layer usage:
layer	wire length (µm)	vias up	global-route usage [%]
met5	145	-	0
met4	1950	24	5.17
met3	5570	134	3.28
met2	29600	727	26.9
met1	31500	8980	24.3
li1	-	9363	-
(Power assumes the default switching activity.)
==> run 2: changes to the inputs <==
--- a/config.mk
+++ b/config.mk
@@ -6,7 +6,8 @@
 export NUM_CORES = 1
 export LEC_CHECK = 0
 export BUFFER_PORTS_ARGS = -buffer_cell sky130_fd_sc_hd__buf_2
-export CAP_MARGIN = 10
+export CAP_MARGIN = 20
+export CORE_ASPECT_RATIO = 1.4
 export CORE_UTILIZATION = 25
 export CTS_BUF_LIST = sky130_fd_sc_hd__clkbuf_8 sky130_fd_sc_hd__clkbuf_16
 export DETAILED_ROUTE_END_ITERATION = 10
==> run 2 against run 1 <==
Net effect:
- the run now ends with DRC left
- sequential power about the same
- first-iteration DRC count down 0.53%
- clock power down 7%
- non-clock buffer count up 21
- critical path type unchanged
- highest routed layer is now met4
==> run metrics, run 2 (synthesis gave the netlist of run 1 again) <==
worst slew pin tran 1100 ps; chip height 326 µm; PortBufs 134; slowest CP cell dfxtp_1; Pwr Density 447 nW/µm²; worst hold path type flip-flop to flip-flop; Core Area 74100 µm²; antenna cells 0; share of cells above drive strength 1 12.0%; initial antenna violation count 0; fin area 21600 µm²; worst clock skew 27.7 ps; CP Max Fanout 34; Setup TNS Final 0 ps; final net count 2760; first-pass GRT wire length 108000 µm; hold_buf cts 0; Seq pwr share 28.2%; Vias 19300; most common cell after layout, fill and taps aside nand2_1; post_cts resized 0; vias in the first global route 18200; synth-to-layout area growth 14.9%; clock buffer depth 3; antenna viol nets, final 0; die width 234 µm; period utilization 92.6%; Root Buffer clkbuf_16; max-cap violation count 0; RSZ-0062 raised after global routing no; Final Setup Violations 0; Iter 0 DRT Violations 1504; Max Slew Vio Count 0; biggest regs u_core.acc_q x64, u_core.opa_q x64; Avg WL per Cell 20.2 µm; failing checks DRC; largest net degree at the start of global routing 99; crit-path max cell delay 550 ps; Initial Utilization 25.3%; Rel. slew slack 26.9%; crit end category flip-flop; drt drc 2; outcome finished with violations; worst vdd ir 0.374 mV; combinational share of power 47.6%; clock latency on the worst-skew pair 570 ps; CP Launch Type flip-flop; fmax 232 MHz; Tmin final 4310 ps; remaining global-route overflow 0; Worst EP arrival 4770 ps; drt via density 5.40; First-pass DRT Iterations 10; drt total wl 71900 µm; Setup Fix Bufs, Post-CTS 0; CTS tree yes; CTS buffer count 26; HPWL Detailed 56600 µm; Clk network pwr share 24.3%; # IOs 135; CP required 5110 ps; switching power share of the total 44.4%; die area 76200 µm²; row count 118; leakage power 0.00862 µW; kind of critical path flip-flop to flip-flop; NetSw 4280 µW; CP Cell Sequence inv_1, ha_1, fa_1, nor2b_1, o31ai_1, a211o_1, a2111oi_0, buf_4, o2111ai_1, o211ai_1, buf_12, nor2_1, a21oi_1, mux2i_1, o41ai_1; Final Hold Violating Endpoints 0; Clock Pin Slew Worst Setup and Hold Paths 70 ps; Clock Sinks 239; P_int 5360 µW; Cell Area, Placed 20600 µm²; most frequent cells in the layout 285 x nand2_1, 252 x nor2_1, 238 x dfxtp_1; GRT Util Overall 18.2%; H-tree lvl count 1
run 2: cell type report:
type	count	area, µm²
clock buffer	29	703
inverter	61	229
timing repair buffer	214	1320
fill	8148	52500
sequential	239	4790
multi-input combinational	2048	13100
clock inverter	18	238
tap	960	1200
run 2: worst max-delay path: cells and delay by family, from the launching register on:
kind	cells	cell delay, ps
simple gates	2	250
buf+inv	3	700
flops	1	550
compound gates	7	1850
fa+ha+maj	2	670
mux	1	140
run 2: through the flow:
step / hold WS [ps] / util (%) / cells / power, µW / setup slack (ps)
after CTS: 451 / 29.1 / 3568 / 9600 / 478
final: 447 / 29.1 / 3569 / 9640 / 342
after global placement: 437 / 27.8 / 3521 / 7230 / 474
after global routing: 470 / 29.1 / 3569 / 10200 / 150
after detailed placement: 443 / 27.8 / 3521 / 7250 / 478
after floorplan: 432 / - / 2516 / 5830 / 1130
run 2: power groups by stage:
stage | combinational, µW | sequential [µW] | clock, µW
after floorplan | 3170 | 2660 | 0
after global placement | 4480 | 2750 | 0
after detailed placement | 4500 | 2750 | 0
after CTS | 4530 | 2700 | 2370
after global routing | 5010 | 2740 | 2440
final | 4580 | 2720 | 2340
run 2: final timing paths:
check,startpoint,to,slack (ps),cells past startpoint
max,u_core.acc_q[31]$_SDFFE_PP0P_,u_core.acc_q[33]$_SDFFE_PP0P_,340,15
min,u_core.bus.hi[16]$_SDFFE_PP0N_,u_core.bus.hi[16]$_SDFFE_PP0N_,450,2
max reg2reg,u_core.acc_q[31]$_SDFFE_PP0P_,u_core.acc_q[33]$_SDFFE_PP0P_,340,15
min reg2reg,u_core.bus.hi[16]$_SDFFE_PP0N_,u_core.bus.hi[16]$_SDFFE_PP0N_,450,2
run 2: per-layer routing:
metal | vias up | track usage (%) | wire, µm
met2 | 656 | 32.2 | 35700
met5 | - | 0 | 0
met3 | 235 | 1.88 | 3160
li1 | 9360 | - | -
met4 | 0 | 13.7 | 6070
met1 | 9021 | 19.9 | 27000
=-=-=-=-=
> DESCRIPTION OF THE TASK: In your answer, reproduce every entry exactly as it was written.

> ANSWER TO THIS TASK:
layer usage:
layer	wire length (µm)	vias up	global-route usage [%]
met5	145	-	0
met4	1950	24	5.17
met3	5570	134	3.28
met2	29600	727	26.9
met1	31500	8980	24.3
li1	-	9363	-
(Power assumes the default switching activity.)
==> run 2: changes to the inputs <==
--- a/config.mk
+++ b/config.mk
@@ -6,7 +6,8 @@
 export NUM_CORES = 1
 export LEC_CHECK = 0
 export BUFFER_PORTS_ARGS = -buffer_cell sky130_fd_sc_hd__buf_2
-export CAP_MARGIN = 10
+export CAP_MARGIN = 20
+export CORE_ASPECT_RATIO = 1.4
 export CORE_UTILIZATION = 25
 export CTS_BUF_LIST = sky130_fd_sc_hd__clkbuf_8 sky130_fd_sc_hd__clkbuf_16
 export DETAILED_ROUTE_END_ITERATION = 10
==> run 2 against run 1 <==
Net effect:
- the run now ends with DRC left
- sequential power about the same
- first-iteration DRC count down 0.53%
- clock power down 7%
- non-clock buffer count up 21
- critical path type unchanged
- highest routed layer is now met4
==> run metrics, run 2 (synthesis gave the netlist of run 1 again) <==
worst slew pin tran 1100 ps; chip height 326 µm; PortBufs 134; slowest CP cell dfxtp_1; Pwr Density 447 nW/µm²; worst hold path type flip-flop to flip-flop; Core Area 74100 µm²; antenna cells 0; share of cells above drive strength 1 12.0%; initial antenna violation count 0; fin area 21600 µm²; worst clock skew 27.7 ps; CP Max Fanout 34; Setup TNS Final 0 ps; final net count 2760; first-pass GRT wire length 108000 µm; hold_buf cts 0; Seq pwr share 28.2%; Vias 19300; most common cell after layout, fill and taps aside nand2_1; post_cts resized 0; vias in the first global route 18200; synth-to-layout area growth 14.9%; clock buffer depth 3; antenna viol nets, final 0; die width 234 µm; period utilization 92.6%; Root Buffer clkbuf_16; max-cap violation count 0; RSZ-0062 raised after global routing no; Final Setup Violations 0; Iter 0 DRT Violations 1504; Max Slew Vio Count 0; biggest regs u_core.acc_q x64, u_core.opa_q x64; Avg WL per Cell 20.2 µm; failing checks DRC; largest net degree at the start of global routing 99; crit-path max cell delay 550 ps; Initial Utilization 25.3%; Rel. slew slack 26.9%; crit end category flip-flop; drt drc 2; outcome finished with violations; worst vdd ir 0.374 mV; combinational share of power 47.6%; clock latency on the worst-skew pair 570 ps; CP Launch Type flip-flop; fmax 232 MHz; Tmin final 4310 ps; remaining global-route overflow 0; Worst EP arrival 4770 ps; drt via density 5.40; First-pass DRT Iterations 10; drt total wl 71900 µm; Setup Fix Bufs, Post-CTS 0; CTS tree yes; CTS buffer count 26; HPWL Detailed 56600 µm; Clk network pwr share 24.3%; # IOs 135; CP required 5110 ps; switching power share of the total 44.4%; die area 76200 µm²; row count 118; leakage power 0.00862 µW; kind of critical path flip-flop to flip-flop; NetSw 4280 µW; CP Cell Sequence inv_1, ha_1, fa_1, nor2b_1, o31ai_1, a211o_1, a2111oi_0, buf_4, o2111ai_1, o211ai_1, buf_12, nor2_1, a21oi_1, mux2i_1, o41ai_1; Final Hold Violating Endpoints 0; Clock Pin Slew Worst Setup and Hold Paths 70 ps; Clock Sinks 239; P_int 5360 µW; Cell Area, Placed 20600 µm²; most frequent cells in the layout 285 x nand2_1, 252 x nor2_1, 238 x dfxtp_1; GRT Util Overall 18.2%; H-tree lvl count 1
run 2: cell type report:
type	count	area, µm²
clock buffer	29	703
inverter	61	229
timing repair buffer	214	1320
fill	8148	52500
sequential	239	4790
multi-input combinational	2048	13100
clock inverter	18	238
tap	960	1200
run 2: worst max-delay path: cells and delay by family, from the launching register on:
kind	cells	cell delay, ps
simple gates	2	250
buf+inv	3	700
flops	1	550
compound gates	7	1850
fa+ha+maj	2	670
mux	1	140
run 2: through the flow:
step / hold WS [ps] / util (%) / cells / power, µW / setup slack (ps)
after CTS: 451 / 29.1 / 3568 / 9600 / 478
final: 447 / 29.1 / 3569 / 9640 / 342
after global placement: 437 / 27.8 / 3521 / 7230 / 474
after global routing: 470 / 29.1 / 3569 / 10200 / 150
after detailed placement: 443 / 27.8 / 3521 / 7250 / 478
after floorplan: 432 / - / 2516 / 5830 / 1130
run 2: power groups by stage:
stage | combinational, µW | sequential [µW] | clock, µW
after floorplan | 3170 | 2660 | 0
after global placement | 4480 | 2750 | 0
after detailed placement | 4500 | 2750 | 0
after CTS | 4530 | 2700 | 2370
after global routing | 5010 | 2740 | 2440
final | 4580 | 2720 | 2340
run 2: final timing paths:
check,startpoint,to,slack (ps),cells past startpoint
max,u_core.acc_q[31]$_SDFFE_PP0P_,u_core.acc_q[33]$_SDFFE_PP0P_,340,15
min,u_core.bus.hi[16]$_SDFFE_PP0N_,u_core.bus.hi[16]$_SDFFE_PP0N_,450,2
max reg2reg,u_core.acc_q[31]$_SDFFE_PP0P_,u_core.acc_q[33]$_SDFFE_PP0P_,340,15
min reg2reg,u_core.bus.hi[16]$_SDFFE_PP0N_,u_core.bus.hi[16]$_SDFFE_PP0N_,450,2
run 2: per-layer routing:
metal | vias up | track usage (%) | wire, µm
met2 | 656 | 32.2 | 35700
met5 | - | 0 | 0
met3 | 235 | 1.88 | 3160
li1 | 9360 | - | -
met4 | 0 | 13.7 | 6070
met1 | 9021 | 19.9 | 27000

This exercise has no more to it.